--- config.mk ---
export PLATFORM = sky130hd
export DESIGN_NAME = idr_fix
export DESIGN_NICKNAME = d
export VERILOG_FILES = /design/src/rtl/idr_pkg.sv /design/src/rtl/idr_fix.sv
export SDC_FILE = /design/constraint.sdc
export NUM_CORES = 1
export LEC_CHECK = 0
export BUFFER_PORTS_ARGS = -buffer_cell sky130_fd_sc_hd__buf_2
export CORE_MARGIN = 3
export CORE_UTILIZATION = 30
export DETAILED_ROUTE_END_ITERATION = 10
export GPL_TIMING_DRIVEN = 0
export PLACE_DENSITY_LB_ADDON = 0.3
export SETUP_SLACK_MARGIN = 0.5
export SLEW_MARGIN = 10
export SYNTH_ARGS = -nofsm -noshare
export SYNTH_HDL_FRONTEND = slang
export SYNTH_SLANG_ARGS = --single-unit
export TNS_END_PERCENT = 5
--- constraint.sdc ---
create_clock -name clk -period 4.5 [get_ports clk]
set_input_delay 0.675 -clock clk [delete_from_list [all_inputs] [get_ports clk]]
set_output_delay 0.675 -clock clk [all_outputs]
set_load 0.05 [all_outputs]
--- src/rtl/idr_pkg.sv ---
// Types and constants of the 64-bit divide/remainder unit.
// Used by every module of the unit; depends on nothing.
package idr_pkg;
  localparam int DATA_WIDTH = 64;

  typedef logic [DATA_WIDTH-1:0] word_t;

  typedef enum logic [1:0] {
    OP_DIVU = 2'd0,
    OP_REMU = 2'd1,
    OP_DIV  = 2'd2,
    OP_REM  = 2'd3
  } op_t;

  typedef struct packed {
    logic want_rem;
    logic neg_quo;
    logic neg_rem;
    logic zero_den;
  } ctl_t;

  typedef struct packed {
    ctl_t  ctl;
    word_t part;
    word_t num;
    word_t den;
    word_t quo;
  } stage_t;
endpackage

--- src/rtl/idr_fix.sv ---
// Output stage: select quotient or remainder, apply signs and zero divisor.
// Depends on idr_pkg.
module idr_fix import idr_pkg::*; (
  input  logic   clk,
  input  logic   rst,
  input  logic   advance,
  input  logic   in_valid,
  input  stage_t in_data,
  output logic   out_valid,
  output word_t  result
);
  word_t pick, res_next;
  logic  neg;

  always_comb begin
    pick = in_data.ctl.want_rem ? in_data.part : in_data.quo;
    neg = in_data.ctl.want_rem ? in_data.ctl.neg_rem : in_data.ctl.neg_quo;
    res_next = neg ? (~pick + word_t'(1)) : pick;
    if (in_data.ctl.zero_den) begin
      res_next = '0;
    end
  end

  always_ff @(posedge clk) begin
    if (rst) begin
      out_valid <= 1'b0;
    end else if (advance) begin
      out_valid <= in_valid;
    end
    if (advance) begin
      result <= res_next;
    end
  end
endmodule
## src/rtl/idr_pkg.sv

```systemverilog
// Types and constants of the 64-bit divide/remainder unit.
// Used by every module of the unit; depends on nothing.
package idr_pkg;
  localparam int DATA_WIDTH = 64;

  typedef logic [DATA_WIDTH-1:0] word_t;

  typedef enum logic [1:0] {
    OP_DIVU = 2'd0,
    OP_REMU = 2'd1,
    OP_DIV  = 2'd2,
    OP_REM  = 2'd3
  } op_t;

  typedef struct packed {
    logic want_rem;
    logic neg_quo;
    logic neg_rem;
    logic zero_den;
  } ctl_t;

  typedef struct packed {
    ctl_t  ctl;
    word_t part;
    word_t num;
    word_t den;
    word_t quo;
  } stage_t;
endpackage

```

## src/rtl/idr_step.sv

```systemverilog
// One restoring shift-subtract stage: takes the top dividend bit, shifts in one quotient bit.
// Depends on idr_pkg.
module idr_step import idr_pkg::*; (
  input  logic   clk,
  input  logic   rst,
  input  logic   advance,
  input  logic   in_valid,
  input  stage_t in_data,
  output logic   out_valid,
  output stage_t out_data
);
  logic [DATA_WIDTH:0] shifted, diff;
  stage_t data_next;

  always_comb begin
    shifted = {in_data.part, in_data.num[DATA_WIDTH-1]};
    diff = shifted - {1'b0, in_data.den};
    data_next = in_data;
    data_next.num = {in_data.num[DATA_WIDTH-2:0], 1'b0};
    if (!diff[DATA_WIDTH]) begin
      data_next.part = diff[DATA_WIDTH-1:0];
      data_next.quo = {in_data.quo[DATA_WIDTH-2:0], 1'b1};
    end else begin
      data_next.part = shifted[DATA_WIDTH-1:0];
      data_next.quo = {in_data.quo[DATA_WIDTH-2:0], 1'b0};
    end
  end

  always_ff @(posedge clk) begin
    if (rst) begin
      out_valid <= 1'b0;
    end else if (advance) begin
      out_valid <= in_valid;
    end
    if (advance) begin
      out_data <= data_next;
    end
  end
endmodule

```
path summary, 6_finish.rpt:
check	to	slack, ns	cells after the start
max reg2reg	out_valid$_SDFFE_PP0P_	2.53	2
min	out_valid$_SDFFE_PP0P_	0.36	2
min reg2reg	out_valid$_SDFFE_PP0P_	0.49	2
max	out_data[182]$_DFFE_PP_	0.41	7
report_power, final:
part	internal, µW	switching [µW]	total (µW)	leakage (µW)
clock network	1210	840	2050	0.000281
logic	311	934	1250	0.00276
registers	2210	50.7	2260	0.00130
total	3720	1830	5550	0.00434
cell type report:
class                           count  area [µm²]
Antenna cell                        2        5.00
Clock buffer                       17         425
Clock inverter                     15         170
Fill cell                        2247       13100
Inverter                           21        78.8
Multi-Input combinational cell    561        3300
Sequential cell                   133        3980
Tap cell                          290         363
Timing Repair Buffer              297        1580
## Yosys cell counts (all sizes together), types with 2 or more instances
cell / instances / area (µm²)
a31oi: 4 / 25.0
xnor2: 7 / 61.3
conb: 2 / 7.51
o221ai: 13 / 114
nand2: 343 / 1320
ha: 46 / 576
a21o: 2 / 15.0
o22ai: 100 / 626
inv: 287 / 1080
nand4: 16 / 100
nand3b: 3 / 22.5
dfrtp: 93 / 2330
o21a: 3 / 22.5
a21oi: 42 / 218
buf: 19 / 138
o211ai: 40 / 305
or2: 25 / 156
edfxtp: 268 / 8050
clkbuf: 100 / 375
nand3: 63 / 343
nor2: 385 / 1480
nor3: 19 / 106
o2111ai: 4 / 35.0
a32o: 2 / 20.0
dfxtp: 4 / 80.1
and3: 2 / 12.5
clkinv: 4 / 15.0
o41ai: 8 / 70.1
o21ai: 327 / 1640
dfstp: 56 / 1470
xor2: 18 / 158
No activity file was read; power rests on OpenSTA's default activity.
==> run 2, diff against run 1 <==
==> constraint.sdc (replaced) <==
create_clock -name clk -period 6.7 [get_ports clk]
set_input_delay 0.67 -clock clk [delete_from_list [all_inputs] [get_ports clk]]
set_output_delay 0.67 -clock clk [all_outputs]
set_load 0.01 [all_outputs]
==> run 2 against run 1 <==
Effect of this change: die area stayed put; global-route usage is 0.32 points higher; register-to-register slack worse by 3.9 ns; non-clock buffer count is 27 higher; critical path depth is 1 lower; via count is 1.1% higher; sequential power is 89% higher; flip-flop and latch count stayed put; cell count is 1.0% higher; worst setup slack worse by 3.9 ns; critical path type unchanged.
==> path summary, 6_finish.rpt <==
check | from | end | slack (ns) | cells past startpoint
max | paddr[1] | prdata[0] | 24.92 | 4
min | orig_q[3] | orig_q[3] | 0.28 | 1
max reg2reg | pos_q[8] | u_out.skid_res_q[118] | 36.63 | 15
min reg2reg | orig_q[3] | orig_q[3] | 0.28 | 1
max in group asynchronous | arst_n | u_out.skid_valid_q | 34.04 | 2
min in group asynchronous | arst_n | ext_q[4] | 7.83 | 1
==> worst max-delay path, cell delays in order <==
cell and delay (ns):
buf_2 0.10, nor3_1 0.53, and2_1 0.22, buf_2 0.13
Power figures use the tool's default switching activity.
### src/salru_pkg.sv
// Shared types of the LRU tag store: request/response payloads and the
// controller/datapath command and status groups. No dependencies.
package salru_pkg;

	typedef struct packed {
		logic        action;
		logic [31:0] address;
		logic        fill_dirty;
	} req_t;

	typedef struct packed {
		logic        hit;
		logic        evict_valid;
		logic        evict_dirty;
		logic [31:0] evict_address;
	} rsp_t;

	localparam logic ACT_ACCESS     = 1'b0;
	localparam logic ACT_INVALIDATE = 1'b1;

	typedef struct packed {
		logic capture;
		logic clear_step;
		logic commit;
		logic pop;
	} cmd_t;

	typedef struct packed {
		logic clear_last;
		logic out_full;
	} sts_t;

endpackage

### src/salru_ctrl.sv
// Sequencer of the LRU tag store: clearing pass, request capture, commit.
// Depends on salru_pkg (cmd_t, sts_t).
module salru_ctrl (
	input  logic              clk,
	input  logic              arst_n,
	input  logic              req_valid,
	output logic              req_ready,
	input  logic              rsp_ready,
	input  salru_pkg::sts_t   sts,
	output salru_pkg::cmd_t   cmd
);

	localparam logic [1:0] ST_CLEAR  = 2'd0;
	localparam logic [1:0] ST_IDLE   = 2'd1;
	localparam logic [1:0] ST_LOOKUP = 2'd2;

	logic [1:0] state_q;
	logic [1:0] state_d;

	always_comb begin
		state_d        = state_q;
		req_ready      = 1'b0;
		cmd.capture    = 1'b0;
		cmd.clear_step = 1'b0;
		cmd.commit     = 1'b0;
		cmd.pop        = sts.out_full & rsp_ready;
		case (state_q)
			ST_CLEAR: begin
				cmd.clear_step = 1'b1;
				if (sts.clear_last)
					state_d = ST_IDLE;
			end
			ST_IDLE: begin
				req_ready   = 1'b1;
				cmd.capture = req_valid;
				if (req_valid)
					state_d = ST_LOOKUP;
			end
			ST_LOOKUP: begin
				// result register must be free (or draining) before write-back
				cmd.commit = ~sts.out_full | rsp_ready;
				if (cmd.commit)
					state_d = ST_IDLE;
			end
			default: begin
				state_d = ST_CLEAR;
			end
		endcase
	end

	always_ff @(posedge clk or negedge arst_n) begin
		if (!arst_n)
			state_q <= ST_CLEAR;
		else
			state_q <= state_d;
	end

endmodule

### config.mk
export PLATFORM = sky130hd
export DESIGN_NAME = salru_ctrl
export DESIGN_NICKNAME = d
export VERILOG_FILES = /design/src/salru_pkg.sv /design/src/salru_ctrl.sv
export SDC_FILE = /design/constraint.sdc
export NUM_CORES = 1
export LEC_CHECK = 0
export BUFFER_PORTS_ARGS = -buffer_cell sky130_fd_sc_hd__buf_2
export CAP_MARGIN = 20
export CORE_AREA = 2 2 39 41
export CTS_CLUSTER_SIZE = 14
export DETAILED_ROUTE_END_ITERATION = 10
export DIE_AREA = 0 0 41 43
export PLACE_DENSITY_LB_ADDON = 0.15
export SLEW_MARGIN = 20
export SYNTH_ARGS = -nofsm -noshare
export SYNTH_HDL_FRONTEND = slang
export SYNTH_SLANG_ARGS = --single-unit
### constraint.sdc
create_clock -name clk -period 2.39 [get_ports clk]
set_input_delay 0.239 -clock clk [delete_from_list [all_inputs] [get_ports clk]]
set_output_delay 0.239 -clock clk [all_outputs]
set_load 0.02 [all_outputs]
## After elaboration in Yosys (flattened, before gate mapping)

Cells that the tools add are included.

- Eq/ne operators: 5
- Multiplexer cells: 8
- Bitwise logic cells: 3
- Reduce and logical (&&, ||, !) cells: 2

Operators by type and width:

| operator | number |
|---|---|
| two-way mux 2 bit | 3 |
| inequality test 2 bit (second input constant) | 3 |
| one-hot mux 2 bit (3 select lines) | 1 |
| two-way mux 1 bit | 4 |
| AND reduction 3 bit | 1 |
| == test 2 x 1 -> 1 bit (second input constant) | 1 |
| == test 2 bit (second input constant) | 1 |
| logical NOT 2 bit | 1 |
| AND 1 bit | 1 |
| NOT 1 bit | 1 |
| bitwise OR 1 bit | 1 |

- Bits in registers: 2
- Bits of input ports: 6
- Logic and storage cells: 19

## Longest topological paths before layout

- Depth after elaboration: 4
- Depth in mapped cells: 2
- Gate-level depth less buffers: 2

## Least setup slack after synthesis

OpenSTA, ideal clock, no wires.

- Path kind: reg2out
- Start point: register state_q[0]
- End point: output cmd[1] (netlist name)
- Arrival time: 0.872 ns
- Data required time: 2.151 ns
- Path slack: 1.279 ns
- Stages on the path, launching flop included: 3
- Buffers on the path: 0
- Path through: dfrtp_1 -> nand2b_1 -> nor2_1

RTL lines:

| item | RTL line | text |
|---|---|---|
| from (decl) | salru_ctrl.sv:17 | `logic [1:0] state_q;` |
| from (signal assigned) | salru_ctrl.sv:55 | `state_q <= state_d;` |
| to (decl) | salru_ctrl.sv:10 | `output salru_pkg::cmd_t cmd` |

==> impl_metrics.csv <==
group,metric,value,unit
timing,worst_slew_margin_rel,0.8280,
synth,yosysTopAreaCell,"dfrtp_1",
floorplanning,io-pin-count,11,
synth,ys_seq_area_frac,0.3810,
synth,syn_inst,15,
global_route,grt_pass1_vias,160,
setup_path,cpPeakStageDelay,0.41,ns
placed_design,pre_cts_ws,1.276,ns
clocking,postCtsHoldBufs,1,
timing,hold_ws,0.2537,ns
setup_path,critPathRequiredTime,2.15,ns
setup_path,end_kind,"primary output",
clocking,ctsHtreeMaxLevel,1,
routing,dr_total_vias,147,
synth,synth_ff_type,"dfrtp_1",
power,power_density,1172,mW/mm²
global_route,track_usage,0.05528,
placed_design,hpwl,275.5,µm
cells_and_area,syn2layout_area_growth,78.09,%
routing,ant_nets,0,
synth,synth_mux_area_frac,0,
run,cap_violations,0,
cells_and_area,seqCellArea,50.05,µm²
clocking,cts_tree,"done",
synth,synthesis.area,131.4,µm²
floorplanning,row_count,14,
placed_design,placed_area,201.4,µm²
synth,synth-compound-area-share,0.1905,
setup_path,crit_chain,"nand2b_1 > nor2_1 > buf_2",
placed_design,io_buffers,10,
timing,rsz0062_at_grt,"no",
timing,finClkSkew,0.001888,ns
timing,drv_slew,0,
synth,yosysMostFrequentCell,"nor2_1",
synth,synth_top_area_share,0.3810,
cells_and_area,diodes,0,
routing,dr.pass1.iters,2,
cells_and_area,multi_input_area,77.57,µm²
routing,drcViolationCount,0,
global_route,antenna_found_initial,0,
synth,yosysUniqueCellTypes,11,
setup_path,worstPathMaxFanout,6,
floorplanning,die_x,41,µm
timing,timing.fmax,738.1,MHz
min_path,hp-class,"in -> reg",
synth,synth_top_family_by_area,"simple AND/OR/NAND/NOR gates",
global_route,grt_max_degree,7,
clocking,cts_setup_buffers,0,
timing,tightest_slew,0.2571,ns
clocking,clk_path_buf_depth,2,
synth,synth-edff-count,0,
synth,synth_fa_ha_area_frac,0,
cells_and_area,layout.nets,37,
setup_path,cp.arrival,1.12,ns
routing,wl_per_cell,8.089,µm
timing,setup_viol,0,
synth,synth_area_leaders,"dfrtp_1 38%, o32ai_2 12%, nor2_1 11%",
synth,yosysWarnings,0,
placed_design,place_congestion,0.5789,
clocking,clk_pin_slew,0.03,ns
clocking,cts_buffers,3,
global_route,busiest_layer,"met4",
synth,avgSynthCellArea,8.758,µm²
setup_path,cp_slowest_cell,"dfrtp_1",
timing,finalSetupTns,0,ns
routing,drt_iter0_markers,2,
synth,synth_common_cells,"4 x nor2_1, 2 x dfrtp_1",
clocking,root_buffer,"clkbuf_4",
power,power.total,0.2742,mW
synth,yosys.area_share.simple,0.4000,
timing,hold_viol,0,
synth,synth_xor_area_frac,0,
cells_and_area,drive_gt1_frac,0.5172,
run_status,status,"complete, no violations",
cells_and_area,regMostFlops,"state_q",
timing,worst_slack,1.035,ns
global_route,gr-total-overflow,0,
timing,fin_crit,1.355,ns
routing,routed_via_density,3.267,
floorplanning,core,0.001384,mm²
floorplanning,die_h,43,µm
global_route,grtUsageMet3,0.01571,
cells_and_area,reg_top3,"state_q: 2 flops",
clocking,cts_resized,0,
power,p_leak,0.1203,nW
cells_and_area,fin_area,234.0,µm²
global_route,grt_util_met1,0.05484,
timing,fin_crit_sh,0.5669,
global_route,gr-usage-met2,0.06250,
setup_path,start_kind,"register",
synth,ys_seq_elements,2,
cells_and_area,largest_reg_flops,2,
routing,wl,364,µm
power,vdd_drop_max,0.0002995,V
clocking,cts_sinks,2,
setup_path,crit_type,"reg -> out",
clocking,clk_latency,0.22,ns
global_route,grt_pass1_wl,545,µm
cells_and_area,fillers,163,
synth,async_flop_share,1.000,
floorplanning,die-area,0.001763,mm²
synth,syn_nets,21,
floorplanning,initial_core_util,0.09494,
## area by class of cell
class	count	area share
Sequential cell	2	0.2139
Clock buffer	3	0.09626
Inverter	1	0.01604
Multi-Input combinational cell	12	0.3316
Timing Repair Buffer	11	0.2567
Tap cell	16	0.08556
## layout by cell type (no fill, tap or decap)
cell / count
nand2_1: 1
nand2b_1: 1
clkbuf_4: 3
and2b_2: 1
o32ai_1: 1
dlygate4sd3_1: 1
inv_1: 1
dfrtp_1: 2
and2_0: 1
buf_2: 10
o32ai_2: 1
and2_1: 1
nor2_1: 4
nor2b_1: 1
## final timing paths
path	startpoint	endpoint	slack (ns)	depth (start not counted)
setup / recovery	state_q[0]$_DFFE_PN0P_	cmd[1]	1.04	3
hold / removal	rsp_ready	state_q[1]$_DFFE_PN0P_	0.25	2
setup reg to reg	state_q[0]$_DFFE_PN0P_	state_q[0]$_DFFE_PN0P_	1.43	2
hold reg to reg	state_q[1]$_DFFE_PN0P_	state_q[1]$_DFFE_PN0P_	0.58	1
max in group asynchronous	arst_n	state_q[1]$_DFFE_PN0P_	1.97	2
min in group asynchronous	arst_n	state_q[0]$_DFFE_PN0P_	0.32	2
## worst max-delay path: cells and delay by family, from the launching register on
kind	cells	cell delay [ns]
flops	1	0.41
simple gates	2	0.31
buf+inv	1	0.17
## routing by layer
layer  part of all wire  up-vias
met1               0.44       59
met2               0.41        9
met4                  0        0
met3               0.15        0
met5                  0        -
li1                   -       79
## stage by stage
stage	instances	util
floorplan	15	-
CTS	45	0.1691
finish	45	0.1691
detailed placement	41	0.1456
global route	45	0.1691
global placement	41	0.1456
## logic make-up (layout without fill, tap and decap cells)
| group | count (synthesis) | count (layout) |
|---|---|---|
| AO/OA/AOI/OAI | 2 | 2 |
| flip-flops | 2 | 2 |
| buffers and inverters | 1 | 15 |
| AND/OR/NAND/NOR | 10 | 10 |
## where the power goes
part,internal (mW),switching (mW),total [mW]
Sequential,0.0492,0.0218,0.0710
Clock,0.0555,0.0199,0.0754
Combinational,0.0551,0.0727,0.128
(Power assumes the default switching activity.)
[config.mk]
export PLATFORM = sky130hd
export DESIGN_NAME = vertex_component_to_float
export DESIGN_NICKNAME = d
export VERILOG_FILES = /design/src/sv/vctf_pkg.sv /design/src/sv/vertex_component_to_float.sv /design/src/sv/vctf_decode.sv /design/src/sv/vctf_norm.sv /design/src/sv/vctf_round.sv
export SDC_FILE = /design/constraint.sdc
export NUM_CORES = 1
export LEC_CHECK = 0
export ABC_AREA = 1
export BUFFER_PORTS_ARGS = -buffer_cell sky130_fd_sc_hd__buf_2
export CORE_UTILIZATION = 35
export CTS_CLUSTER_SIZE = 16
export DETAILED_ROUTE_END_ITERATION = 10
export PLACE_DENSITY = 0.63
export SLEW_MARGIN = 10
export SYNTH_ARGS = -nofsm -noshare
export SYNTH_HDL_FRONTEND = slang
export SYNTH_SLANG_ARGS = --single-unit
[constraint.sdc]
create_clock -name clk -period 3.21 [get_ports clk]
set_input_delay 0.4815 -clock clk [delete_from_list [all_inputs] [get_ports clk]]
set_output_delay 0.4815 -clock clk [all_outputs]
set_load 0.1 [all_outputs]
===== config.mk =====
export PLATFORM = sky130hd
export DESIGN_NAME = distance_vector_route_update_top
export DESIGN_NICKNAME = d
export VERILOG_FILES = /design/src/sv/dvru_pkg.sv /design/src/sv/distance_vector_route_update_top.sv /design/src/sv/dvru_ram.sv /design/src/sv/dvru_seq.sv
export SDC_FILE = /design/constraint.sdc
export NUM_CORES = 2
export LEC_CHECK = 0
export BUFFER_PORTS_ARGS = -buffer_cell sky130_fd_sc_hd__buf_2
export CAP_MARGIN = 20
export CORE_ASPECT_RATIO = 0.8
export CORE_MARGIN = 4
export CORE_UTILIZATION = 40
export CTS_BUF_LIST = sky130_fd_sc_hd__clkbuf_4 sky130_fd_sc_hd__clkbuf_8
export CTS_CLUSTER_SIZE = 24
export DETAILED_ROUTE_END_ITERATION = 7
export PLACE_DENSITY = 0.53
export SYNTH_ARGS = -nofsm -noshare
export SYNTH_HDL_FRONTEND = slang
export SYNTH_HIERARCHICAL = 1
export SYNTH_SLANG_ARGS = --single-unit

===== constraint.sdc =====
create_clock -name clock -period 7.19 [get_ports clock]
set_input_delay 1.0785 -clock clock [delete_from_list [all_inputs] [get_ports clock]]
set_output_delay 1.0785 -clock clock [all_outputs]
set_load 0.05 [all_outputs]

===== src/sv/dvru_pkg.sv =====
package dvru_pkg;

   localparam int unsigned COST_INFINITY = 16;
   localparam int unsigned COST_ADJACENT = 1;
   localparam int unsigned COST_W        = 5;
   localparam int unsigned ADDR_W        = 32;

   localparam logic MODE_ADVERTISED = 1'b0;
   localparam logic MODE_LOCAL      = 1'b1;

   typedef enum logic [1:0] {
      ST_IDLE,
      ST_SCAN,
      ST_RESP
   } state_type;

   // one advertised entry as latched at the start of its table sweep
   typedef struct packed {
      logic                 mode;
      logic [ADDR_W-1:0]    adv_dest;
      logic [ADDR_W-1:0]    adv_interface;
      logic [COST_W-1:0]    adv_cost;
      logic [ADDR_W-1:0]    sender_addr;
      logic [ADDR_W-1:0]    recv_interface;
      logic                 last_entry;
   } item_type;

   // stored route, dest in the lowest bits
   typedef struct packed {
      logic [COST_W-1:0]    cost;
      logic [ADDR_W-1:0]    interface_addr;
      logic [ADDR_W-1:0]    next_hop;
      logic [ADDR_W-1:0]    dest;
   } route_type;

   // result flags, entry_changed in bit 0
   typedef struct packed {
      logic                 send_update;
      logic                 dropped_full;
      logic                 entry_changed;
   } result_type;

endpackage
——————
TASK OBJECTIVE
Output the lines of the records above exactly as they appear, from the line containing "nor2: 385 / 1480" through the line containing "No activity file".

TASK RESPONSE
nor2: 385 / 1480
nor3: 19 / 106
o2111ai: 4 / 35.0
a32o: 2 / 20.0
dfxtp: 4 / 80.1
and3: 2 / 12.5
clkinv: 4 / 15.0
o41ai: 8 / 70.1
o21ai: 327 / 1640
dfstp: 56 / 1470
xor2: 18 / 158
No activity file was read; power rests on OpenSTA's default activity.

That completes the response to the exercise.